Prompt:
Please copy exactly the lines from the top of the data through the line containing "export CORE_AREA = 4 4 123 66", and nothing else.

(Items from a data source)
- - - -

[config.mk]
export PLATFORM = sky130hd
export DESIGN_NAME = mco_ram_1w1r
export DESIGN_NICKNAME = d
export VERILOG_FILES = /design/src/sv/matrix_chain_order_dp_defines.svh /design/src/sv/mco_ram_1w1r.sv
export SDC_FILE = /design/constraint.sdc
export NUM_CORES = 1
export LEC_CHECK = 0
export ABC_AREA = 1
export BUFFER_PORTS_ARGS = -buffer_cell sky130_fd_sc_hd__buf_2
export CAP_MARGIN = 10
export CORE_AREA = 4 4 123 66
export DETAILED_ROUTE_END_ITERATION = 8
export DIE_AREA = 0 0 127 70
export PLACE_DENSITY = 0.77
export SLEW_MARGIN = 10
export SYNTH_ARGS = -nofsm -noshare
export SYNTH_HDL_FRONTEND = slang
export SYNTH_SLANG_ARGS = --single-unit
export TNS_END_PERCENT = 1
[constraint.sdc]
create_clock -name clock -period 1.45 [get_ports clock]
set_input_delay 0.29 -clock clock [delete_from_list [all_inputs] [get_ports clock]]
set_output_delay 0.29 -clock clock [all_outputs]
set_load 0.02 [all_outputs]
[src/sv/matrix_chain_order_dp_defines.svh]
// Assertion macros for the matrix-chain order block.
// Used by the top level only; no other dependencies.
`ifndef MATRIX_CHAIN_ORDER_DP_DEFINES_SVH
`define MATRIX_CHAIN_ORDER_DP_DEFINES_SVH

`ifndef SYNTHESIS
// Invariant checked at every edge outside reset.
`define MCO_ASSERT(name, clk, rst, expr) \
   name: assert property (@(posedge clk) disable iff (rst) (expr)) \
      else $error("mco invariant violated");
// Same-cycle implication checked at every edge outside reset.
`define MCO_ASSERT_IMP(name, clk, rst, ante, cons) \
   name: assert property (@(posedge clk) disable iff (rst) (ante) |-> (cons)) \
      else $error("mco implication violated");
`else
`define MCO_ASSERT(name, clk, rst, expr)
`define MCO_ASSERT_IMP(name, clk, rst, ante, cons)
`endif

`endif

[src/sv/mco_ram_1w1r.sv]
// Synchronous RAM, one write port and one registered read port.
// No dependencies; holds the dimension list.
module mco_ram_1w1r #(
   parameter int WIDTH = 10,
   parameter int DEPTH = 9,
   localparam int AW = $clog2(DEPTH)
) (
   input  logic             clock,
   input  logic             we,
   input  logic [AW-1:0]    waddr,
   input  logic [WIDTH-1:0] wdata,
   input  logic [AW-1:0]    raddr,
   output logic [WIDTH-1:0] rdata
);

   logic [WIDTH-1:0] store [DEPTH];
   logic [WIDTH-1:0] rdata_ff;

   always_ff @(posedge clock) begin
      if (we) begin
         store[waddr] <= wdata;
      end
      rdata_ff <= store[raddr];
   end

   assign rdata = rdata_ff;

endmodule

- - - -

Task output:
[config.mk]
export PLATFORM = sky130hd
export DESIGN_NAME = mco_ram_1w1r
export DESIGN_NICKNAME = d
export VERILOG_FILES = /design/src/sv/matrix_chain_order_dp_defines.svh /design/src/sv/mco_ram_1w1r.sv
export SDC_FILE = /design/constraint.sdc
export NUM_CORES = 1
export LEC_CHECK = 0
export ABC_AREA = 1
export BUFFER_PORTS_ARGS = -buffer_cell sky130_fd_sc_hd__buf_2
export CAP_MARGIN = 10
export CORE_AREA = 4 4 123 66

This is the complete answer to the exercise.